Originating in Maryland in 2010, the Shell Recycling Alliance is now the largest oyster shell recycling network in the nation with nearly 350 seafood businesses participating and 70 public drop-off sites throughout Maryland, Washington D.C. and Virginia.

The expansion to Pittsburgh was made possible in part by grant funding from the National Oceanic and Atmospheric Administration.

“If you’re looking at doing restoration, oyster reefs are the key,” says Stephan Abel, executive director of the Ocean Recovery Partnership. “They’re like the coral reef of the Chesapeake Bay, they’re critical to all of the marine life—crabs, striped bass, other fish—they all conjugate around these oyster reefs.”

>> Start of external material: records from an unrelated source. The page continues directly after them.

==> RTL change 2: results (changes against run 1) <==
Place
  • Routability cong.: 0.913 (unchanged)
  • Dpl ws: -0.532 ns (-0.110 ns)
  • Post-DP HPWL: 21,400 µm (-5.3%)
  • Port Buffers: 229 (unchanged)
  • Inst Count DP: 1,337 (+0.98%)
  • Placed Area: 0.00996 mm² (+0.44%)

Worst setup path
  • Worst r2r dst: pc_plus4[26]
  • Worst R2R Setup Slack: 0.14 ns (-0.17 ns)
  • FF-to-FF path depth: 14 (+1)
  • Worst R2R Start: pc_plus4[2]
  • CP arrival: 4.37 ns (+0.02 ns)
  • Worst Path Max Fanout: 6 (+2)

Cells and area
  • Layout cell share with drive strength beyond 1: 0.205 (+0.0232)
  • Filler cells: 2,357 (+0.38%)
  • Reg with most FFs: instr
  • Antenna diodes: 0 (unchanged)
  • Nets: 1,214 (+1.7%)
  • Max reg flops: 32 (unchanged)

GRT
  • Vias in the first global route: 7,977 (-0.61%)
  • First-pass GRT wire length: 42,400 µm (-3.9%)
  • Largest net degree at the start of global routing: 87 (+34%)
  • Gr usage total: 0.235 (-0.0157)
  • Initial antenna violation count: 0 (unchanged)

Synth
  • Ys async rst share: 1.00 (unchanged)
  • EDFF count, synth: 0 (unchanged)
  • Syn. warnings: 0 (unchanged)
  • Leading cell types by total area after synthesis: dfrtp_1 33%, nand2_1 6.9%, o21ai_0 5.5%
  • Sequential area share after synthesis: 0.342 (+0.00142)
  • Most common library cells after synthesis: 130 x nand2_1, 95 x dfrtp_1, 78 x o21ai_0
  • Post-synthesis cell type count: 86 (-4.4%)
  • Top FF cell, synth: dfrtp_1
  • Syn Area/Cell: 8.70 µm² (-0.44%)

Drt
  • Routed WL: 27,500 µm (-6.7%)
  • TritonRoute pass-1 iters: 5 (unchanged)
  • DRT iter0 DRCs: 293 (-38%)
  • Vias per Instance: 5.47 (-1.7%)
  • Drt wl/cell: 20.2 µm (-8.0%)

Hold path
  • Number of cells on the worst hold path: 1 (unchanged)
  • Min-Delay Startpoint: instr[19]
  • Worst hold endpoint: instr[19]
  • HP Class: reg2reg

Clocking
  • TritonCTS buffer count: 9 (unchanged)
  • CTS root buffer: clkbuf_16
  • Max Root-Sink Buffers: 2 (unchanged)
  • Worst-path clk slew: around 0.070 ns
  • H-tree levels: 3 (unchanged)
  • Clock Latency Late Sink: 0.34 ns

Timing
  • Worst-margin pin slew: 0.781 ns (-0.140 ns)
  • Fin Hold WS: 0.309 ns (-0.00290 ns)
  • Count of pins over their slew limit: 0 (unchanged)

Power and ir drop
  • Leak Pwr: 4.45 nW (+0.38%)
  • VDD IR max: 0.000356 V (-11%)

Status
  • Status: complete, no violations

Oyster populations have suffered in the Chesapeake due to historical overfishing in the late 1800s, when Baltimore became the hub of the American canning industry and the bay supplied the world with oysters. The population was depleted even further in the mid-1900s when the bay was hit by two difference oyster-specific diseases.

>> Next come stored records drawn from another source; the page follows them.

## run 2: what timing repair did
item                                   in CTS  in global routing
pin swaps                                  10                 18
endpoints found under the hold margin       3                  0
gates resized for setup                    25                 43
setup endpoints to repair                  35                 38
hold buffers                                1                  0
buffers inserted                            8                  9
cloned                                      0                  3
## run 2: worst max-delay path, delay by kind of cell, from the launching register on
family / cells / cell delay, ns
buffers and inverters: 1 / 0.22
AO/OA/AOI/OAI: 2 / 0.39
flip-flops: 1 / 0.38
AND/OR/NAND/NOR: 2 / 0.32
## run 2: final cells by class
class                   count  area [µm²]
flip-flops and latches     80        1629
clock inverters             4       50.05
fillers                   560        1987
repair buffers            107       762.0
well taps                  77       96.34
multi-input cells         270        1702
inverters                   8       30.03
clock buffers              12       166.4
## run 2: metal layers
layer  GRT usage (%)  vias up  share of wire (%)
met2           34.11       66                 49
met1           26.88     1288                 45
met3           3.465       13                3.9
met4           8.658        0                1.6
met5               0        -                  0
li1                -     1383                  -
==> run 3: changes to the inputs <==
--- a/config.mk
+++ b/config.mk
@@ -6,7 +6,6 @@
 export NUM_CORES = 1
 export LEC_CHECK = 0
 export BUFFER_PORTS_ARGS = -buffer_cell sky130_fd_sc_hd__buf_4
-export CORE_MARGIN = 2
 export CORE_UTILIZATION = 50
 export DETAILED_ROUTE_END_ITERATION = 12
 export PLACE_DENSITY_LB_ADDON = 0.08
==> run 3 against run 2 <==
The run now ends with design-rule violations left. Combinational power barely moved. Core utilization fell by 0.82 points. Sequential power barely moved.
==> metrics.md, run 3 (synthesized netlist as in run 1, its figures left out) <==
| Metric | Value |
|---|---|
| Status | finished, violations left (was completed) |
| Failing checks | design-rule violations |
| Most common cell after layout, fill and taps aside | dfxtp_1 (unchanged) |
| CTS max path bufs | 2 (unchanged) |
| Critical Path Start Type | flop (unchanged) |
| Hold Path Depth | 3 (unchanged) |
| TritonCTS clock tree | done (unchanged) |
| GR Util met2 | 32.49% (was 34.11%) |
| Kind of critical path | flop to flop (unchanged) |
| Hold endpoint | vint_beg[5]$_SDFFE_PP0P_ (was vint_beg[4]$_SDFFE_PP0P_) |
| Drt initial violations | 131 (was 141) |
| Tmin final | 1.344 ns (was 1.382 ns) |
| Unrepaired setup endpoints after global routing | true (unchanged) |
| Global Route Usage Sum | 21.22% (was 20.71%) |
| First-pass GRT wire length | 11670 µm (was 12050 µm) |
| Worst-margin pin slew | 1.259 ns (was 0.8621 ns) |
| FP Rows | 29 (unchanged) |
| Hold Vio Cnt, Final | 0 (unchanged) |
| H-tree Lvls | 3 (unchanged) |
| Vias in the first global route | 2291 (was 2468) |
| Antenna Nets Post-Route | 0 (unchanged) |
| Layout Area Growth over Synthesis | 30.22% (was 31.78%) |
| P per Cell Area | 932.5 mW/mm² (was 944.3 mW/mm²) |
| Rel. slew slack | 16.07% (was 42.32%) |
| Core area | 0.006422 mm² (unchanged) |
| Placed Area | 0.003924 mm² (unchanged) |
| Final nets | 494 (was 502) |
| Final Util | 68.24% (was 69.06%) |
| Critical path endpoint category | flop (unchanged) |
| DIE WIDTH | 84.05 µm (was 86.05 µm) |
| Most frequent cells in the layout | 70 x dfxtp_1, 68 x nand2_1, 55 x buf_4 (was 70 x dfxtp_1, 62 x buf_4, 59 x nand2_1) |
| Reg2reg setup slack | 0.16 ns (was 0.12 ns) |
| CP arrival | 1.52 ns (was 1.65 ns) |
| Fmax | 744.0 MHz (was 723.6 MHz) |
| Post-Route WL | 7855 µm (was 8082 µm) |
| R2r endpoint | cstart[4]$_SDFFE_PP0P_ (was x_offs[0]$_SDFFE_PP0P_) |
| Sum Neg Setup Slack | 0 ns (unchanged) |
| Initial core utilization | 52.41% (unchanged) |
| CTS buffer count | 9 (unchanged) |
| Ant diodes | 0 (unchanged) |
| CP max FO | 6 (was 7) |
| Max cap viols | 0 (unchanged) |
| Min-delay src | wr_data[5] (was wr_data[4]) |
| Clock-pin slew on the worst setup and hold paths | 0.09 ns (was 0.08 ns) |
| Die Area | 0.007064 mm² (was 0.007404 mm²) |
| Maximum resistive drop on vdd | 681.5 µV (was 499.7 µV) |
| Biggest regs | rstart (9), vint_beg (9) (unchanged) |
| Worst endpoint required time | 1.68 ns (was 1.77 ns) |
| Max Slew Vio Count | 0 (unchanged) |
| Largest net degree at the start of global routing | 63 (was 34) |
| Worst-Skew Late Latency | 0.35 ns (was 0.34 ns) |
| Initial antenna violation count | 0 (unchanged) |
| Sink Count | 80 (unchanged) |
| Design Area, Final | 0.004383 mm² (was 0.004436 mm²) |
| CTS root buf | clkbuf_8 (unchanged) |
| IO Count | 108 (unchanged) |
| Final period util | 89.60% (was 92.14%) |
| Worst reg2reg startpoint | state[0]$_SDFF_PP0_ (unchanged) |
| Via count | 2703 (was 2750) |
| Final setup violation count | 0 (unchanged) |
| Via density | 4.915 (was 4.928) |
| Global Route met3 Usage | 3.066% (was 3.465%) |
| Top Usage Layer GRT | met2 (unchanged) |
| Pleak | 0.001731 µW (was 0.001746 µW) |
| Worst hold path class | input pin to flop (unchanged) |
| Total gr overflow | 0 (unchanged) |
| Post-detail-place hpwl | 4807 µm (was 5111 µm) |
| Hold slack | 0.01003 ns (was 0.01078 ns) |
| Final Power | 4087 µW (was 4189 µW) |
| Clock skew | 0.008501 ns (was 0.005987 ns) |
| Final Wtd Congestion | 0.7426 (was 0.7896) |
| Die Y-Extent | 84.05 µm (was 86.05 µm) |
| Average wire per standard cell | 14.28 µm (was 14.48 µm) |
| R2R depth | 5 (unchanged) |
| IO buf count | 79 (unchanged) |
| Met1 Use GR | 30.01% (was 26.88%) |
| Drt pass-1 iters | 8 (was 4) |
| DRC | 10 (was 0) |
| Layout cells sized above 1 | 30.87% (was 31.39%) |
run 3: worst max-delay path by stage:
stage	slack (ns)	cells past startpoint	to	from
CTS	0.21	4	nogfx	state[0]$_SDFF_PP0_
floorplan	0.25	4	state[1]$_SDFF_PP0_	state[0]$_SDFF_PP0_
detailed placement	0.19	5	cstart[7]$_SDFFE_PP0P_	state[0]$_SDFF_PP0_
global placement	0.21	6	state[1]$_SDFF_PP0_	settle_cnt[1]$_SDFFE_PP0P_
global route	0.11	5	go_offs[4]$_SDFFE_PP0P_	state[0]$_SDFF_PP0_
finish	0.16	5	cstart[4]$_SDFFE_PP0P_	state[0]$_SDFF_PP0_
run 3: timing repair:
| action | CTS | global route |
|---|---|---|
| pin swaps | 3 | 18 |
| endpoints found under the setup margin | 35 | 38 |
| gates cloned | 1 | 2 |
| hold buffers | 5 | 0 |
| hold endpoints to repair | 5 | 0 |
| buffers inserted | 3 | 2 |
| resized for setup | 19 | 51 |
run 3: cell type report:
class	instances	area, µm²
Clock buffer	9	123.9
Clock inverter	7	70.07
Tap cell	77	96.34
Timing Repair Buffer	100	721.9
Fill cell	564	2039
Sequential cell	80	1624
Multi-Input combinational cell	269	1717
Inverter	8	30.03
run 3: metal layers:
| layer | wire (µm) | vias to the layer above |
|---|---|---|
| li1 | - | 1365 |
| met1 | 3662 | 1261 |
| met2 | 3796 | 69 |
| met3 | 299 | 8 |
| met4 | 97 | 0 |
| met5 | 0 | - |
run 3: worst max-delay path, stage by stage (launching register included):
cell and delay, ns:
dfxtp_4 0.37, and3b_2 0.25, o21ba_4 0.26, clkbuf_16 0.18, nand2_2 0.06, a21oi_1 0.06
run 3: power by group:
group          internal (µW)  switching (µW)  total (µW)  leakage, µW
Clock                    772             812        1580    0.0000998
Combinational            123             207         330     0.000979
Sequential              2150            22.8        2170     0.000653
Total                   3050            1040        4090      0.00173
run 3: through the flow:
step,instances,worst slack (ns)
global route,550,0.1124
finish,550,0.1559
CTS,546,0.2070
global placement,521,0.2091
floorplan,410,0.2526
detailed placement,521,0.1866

“The hope is that we want to bring back specific tributaries that are conducive to restoration to populations last seen 50 to 100 years ago,” Abel says.

The oysters that are served in restaurants today are almost always sustainably farm-raised and thus do not harm wild populations. But, the shells are not commercially compostable. So the collection serves two purposes—keeping them out of landfills, as well as supporting the health of the Chesapeake Bay.

The shells that the Oyster Recovery Partnership collects through the Shell Recycling Alliance are aged outdoors for about a year, washed, set with spat (also known as baby oysters) and planted in protected sanctuary sites where they can grow into water-filtering reefs.

But before they make their way to Maryland, the shells have to be collected and stored at restaurants, which can seem like a tricky situation when they’re used to throwing them away.

Smell is a concern.

“Oysters aren’t necessarily dry and clean,” Abel says.

The participating businesses are given airtight barrels to keep it all contained until pickup time. They just need a bit of space to store them.

Jessica Lewis, the Executive Chef at Spirits & Tales who helped launch the initiative in Pittsburgh, says that the little bit of extra effort is doable and, at the end of the day, definitely worth it.

“For us it’s really about instilling a culture among the people that work for us that we’re doing the right thing,” Lewis says. “I think a lot of people now want to eat at places and be associated with doing the right thing and being sustainably aware.”

Lewis says there’s not a big financial impact to the restaurants involved. There is no cost to participate in the program, though restaurants may see some cost savings through the offset of waste.

“The embrace of sustainable practices in the restaurant industry has grown tremendously over the past four years, in part due to our Sustainable Pittsburgh Restaurant Program,” Portlock says. “Restaurants have sent their shells to landfills, but now there’s an infrastructure set up for them to have the shells recycled for good use.”

And, Portlock says, it is part of Sustainable Pittsburgh’s mission to create the infrastructure that makes the right thing to do the easy thing to do.

Since it’s announcement, more restaurants have reached out about participating, and they believe it will continue to grow as other businesses realize how this simple change in behavior can impact the environment.